**Work order**: Using the data below, count the lines where "endpoints" appears, and answer with the number alone.

Stored items:
###

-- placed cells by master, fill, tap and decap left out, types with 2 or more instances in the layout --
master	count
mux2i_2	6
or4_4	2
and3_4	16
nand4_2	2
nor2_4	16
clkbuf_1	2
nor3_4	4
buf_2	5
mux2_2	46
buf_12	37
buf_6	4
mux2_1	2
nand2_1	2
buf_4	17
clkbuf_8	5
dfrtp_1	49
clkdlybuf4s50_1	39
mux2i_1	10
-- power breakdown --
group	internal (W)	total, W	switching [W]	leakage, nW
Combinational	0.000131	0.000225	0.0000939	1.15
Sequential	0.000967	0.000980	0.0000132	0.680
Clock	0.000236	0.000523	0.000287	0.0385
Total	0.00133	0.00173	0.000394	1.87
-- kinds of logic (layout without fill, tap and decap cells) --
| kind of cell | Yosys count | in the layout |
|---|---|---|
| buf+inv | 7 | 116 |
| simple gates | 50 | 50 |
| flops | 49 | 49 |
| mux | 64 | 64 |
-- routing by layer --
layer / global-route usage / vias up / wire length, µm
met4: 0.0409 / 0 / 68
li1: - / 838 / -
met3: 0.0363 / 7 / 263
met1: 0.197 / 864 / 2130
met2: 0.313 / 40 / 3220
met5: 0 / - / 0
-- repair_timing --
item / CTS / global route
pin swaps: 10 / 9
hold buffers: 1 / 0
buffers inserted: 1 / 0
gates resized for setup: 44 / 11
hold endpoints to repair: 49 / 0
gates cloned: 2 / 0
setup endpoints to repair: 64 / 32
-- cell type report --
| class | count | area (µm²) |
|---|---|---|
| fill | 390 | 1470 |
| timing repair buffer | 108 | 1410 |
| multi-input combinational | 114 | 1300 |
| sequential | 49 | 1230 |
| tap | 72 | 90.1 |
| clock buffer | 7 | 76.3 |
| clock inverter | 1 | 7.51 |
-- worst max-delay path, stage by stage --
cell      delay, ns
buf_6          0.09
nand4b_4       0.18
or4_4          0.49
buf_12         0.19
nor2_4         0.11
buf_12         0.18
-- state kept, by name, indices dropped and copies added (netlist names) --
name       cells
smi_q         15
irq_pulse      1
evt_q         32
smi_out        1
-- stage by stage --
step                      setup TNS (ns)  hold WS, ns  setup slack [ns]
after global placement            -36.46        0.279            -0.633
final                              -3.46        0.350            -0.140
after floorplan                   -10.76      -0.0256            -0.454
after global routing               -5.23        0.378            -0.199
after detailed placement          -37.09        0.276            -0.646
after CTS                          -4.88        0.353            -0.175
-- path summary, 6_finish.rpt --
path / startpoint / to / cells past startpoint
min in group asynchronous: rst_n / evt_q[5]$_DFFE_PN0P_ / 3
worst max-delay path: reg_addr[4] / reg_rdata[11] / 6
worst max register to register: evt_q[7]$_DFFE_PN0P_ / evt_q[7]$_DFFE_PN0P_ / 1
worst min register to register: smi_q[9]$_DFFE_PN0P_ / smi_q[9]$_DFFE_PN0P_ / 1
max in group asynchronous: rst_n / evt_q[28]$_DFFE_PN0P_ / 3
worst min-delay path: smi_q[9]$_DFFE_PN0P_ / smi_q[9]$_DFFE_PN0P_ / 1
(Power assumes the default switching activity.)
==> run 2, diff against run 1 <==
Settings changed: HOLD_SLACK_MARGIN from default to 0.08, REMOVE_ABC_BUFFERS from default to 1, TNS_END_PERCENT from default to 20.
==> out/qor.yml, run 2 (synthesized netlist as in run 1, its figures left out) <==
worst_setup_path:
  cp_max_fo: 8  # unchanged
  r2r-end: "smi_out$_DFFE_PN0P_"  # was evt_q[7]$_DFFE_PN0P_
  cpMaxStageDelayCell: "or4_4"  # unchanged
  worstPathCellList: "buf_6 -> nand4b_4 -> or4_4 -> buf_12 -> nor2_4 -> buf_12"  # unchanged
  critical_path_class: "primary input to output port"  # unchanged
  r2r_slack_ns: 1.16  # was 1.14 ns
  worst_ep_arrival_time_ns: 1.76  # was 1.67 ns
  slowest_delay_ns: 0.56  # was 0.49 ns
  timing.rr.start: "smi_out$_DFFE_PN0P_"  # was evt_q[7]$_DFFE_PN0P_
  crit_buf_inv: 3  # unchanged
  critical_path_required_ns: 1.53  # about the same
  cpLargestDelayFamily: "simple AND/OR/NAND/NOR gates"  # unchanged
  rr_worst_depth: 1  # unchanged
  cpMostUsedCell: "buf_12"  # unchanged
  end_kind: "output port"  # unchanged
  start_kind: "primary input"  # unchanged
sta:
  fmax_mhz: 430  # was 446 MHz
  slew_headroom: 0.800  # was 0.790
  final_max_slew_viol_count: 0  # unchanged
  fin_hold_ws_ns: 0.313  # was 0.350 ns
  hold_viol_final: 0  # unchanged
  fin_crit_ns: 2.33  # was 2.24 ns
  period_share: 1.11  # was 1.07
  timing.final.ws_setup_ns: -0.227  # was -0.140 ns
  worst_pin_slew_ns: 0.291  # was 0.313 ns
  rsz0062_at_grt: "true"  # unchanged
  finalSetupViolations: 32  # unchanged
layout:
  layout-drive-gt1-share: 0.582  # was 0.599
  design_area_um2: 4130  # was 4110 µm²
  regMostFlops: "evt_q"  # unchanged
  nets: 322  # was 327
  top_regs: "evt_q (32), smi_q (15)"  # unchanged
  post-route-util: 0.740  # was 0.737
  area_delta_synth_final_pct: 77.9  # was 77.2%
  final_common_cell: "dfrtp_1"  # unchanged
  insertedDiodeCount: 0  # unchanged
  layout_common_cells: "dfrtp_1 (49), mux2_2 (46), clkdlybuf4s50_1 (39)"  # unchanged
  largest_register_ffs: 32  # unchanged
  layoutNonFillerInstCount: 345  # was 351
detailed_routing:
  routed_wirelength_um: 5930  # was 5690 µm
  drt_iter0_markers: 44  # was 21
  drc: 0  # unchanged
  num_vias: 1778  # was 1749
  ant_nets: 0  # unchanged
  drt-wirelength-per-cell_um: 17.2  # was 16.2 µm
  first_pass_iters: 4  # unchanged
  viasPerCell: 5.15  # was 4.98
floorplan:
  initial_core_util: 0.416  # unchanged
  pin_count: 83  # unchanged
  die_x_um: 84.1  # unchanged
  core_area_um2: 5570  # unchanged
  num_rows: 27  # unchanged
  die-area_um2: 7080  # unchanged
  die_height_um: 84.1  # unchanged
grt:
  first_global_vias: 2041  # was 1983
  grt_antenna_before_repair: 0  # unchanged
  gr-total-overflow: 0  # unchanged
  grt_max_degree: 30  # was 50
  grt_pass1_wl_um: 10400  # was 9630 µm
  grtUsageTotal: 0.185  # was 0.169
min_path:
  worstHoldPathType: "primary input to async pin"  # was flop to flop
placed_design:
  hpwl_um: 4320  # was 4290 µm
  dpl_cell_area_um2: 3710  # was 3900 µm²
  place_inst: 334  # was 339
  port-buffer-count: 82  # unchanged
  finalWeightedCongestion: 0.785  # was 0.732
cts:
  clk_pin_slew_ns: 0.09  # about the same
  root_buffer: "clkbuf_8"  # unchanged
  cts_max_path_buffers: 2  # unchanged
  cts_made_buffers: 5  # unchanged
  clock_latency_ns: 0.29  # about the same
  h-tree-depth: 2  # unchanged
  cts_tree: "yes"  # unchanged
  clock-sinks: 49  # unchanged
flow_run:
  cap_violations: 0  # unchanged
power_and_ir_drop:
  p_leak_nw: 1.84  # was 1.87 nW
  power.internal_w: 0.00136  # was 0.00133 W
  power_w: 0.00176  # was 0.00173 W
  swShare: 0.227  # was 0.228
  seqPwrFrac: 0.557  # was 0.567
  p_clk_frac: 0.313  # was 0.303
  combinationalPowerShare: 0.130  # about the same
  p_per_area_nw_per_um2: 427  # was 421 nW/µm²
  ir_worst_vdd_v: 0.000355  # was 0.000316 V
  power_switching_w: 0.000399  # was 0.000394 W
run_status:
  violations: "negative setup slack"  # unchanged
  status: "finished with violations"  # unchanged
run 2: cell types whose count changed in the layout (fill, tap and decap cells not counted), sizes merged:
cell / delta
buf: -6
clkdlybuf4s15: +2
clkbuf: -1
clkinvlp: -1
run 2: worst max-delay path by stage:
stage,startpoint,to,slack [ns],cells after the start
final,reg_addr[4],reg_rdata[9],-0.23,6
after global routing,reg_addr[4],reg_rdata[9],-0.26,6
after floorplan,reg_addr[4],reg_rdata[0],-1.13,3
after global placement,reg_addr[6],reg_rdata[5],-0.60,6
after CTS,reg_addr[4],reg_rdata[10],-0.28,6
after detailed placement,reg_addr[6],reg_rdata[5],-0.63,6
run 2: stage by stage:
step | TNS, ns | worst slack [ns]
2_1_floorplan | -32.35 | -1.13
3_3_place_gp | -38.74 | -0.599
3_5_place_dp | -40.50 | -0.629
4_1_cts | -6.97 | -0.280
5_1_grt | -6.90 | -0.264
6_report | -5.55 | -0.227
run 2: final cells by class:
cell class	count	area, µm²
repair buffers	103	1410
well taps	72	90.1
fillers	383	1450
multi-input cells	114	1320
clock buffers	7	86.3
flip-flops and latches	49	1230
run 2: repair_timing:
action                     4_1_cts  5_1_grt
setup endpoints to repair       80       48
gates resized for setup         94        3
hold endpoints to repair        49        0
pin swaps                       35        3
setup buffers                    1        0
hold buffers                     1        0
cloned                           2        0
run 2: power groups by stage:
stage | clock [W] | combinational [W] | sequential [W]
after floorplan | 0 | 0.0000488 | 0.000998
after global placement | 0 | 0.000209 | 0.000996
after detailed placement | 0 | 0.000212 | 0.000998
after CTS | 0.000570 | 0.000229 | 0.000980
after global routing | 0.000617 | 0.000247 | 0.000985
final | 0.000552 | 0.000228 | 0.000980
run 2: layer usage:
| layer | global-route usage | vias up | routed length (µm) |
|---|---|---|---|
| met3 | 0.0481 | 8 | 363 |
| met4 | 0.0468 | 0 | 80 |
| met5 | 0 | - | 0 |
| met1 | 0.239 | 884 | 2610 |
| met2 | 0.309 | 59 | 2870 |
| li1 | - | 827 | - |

###

**Answer to the problem**: 4